Directions for this task — Every line of the records below that holds the word "constraint" belongs in the answer.

(Records from a dataset)
┌────────

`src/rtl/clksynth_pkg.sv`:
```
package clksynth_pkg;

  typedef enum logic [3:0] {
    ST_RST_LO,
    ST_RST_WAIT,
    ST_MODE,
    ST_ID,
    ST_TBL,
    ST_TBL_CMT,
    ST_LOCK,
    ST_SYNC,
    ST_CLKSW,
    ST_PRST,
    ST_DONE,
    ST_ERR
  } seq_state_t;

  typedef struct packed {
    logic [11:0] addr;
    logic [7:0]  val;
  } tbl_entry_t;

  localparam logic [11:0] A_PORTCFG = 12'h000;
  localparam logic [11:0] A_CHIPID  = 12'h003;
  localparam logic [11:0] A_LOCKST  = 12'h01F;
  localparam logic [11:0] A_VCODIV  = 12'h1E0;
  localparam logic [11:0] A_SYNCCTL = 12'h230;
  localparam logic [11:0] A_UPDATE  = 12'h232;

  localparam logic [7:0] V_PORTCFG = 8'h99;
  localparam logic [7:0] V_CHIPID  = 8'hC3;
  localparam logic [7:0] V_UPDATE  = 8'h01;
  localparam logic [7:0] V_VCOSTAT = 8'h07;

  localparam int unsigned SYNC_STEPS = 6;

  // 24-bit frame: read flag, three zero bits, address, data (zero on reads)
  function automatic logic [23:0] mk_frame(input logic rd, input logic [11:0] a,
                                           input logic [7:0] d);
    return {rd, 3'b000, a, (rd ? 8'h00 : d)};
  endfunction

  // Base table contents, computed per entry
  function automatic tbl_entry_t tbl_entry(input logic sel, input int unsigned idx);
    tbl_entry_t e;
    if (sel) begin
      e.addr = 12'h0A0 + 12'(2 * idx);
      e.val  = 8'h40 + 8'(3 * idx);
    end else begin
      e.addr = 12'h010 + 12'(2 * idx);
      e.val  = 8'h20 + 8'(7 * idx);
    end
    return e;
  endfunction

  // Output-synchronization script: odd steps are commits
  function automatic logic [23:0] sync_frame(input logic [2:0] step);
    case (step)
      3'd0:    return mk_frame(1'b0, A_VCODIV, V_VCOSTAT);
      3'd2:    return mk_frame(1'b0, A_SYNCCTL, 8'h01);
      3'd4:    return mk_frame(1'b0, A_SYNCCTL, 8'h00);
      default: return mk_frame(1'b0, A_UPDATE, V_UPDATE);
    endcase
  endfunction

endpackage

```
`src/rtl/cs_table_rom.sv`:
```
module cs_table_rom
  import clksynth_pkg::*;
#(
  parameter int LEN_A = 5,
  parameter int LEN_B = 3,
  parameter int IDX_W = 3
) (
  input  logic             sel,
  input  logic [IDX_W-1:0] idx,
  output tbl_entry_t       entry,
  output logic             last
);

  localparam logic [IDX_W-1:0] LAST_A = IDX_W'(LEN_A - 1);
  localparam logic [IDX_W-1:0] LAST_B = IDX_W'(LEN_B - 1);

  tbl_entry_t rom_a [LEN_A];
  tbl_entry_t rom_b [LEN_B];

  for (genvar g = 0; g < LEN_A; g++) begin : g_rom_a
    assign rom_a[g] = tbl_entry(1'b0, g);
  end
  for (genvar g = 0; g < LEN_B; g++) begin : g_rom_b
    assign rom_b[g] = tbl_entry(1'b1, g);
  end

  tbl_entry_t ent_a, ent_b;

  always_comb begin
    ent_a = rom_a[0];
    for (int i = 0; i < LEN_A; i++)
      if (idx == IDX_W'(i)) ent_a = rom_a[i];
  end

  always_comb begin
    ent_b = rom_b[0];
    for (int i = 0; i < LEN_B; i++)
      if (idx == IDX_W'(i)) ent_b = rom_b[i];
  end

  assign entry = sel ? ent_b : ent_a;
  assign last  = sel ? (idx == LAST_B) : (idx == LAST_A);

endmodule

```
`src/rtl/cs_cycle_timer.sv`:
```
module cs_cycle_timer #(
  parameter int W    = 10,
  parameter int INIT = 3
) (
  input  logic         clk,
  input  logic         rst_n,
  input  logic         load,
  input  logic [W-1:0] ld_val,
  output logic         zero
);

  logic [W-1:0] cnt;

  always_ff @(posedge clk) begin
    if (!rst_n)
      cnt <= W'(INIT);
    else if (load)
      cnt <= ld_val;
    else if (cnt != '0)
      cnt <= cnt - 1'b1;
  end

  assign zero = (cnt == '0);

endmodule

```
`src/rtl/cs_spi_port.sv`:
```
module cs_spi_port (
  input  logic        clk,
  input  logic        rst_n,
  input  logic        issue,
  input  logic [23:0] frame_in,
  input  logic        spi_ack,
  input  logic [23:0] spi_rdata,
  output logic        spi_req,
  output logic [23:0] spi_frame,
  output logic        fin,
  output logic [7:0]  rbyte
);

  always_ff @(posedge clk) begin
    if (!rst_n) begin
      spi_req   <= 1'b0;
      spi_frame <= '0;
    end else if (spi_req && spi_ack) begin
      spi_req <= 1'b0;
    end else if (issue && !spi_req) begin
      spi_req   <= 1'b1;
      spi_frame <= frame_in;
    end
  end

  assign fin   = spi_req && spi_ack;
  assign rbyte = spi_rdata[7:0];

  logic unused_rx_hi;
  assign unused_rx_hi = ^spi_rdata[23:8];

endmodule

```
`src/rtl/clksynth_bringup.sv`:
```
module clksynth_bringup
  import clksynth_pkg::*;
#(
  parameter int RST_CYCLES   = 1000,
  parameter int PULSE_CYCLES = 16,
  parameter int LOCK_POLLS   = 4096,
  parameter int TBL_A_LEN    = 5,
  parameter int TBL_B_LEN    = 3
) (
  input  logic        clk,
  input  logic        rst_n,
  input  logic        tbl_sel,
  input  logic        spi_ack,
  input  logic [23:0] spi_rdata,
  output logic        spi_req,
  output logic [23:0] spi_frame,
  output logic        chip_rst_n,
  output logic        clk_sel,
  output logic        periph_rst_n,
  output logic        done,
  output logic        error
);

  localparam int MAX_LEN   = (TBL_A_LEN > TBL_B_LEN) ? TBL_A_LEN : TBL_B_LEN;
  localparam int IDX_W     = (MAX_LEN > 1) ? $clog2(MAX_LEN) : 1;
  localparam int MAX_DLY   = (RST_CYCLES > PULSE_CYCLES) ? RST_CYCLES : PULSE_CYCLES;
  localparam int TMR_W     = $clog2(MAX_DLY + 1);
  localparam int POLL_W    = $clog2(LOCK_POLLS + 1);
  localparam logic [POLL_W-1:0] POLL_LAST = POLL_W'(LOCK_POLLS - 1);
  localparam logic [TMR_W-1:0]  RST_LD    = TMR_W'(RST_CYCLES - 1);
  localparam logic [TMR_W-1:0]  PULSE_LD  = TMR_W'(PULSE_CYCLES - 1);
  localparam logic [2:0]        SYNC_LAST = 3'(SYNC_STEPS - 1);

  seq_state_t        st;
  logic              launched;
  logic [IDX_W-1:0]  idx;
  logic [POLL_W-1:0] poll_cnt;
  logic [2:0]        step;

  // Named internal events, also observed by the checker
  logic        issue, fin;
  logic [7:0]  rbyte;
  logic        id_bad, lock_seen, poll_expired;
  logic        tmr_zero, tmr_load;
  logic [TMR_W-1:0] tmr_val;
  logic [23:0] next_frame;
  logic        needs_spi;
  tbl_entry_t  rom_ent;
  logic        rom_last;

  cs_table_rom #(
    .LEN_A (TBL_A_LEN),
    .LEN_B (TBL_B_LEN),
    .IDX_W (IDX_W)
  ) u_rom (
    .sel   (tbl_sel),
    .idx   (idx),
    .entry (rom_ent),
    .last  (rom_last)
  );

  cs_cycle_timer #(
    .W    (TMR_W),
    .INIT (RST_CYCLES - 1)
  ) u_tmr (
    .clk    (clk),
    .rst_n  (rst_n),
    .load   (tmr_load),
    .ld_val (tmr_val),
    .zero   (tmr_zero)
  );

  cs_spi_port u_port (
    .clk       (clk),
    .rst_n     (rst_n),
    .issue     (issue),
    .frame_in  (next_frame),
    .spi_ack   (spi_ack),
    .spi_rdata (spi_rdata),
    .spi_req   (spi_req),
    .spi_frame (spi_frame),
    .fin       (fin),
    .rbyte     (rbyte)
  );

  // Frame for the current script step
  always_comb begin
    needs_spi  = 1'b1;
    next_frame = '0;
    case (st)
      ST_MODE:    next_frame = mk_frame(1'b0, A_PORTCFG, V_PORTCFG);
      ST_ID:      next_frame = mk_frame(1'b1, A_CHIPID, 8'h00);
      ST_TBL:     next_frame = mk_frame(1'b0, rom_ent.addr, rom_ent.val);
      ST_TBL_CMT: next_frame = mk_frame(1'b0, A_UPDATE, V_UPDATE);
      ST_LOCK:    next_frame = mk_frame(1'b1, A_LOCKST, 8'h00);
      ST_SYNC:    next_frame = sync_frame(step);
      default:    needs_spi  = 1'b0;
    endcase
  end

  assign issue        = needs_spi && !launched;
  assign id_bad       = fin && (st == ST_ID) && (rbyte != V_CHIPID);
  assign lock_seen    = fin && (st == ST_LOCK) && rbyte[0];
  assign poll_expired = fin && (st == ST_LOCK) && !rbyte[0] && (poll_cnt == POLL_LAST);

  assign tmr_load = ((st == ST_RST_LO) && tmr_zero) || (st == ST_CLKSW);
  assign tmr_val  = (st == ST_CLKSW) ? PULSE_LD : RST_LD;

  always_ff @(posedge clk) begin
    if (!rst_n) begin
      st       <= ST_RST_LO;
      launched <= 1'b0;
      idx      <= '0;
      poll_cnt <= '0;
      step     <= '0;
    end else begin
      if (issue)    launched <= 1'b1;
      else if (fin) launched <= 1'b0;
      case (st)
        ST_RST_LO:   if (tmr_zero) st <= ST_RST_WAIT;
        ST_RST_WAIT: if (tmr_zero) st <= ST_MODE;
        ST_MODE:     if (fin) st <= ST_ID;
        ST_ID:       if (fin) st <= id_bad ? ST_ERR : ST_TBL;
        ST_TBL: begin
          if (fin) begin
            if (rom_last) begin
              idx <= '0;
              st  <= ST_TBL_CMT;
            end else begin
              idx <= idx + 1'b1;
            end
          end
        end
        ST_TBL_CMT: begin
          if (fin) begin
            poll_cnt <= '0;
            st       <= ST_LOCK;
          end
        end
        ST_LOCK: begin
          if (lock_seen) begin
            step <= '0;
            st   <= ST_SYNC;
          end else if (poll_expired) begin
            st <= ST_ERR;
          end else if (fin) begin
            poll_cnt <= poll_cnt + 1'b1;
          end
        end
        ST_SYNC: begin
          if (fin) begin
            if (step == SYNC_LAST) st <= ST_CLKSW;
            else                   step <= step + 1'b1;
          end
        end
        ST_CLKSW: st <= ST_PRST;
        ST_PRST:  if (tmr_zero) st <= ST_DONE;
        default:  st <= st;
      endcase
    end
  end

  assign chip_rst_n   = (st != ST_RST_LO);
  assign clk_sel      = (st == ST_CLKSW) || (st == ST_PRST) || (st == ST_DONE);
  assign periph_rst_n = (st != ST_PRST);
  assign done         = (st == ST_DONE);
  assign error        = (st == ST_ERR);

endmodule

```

└────────
┌────────

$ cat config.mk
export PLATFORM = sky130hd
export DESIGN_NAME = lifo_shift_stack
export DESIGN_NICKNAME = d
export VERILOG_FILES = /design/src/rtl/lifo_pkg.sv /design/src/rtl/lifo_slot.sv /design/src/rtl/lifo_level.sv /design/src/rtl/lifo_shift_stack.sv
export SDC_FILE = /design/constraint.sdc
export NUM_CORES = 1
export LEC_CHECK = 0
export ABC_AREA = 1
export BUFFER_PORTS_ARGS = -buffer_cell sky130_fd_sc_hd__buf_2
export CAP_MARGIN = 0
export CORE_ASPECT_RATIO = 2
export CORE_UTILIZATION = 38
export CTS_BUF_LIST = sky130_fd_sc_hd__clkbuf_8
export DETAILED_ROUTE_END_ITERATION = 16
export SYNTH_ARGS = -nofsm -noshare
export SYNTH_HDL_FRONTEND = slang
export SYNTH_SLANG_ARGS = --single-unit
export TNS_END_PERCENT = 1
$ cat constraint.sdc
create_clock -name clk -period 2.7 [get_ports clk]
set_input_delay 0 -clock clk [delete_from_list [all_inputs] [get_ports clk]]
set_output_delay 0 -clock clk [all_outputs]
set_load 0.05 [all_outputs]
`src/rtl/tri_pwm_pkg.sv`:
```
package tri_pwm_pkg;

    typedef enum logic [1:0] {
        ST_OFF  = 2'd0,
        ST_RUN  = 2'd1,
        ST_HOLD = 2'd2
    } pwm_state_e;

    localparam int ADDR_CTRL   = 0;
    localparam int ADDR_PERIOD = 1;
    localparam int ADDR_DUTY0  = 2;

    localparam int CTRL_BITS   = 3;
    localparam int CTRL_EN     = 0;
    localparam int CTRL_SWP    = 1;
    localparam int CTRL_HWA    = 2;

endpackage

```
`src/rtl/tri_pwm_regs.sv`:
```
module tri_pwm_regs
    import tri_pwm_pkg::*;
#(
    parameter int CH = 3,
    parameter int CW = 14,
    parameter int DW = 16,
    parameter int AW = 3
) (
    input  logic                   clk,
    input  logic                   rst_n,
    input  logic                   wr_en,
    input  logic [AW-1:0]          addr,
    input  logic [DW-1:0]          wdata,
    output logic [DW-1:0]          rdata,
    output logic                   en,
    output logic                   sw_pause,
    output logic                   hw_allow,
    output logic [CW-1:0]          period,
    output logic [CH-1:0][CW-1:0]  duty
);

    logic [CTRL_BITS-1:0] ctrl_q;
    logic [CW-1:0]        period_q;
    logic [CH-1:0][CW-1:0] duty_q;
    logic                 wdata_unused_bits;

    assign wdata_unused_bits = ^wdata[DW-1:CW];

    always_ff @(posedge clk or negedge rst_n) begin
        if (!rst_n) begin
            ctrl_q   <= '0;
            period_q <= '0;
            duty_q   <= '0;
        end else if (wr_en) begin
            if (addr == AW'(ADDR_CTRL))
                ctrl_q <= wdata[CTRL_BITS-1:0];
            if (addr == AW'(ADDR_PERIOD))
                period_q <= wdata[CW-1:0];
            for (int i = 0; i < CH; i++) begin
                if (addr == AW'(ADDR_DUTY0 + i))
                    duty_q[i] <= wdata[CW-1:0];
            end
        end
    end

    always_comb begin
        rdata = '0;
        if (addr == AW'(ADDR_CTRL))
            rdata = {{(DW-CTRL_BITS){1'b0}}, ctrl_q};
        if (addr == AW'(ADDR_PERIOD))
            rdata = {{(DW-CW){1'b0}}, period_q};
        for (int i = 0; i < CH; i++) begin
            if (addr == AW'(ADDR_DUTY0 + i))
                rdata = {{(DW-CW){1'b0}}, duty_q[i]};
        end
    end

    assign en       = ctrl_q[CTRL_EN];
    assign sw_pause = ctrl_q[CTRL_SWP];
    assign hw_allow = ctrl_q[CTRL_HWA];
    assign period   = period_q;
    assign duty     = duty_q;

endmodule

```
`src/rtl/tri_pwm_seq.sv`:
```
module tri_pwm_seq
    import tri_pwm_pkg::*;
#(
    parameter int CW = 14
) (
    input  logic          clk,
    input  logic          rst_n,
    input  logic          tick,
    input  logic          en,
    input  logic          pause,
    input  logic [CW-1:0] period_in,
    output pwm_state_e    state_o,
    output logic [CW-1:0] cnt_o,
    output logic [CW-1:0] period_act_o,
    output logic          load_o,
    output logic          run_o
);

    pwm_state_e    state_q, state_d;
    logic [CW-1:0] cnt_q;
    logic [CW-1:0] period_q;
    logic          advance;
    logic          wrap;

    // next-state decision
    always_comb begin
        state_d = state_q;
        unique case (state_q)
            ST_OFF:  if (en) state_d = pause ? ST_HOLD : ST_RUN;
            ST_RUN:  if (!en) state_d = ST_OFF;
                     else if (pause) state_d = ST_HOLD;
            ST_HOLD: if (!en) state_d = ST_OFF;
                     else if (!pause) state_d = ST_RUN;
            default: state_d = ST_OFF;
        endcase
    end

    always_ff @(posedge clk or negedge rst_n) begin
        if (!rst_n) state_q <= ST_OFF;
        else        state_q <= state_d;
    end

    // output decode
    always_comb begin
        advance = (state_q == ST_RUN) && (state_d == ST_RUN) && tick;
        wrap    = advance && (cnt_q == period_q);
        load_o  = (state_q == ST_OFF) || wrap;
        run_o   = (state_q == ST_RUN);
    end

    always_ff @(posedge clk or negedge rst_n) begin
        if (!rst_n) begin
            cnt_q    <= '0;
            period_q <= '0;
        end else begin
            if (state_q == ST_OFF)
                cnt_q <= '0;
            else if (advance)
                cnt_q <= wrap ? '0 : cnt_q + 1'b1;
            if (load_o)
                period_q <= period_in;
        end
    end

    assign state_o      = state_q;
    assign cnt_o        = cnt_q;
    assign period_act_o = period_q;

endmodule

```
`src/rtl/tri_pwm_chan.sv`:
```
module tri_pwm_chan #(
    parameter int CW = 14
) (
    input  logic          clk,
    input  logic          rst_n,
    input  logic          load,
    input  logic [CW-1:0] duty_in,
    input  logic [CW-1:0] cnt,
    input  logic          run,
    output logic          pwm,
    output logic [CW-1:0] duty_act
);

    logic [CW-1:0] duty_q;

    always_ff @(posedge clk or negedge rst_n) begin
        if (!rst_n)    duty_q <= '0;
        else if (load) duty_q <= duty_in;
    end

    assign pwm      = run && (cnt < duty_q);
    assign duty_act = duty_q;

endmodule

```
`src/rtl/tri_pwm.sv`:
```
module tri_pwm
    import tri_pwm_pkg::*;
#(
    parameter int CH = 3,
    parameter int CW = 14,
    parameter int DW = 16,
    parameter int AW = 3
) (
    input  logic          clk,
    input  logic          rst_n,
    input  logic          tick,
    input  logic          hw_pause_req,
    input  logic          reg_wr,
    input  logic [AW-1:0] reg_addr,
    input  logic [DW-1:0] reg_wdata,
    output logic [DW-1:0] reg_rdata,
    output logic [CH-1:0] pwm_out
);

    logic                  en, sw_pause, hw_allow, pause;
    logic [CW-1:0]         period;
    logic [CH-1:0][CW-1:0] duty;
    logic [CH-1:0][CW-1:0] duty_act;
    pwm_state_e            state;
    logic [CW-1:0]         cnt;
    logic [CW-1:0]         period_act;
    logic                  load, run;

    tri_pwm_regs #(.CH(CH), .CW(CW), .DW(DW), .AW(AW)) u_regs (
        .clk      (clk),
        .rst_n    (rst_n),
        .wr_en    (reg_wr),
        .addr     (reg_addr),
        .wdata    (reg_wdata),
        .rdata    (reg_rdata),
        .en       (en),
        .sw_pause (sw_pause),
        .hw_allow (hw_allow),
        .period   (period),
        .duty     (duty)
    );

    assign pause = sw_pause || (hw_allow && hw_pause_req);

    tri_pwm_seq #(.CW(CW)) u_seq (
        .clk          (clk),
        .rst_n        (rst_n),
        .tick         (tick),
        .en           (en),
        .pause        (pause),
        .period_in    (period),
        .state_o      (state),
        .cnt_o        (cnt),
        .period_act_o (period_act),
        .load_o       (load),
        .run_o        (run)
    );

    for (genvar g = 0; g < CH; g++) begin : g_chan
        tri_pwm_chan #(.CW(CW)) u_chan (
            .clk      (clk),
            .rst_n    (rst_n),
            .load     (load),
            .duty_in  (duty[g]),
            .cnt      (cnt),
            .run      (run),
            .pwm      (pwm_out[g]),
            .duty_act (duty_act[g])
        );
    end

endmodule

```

└────────

Task result —
export SDC_FILE = /design/constraint.sdc
$ cat constraint.sdc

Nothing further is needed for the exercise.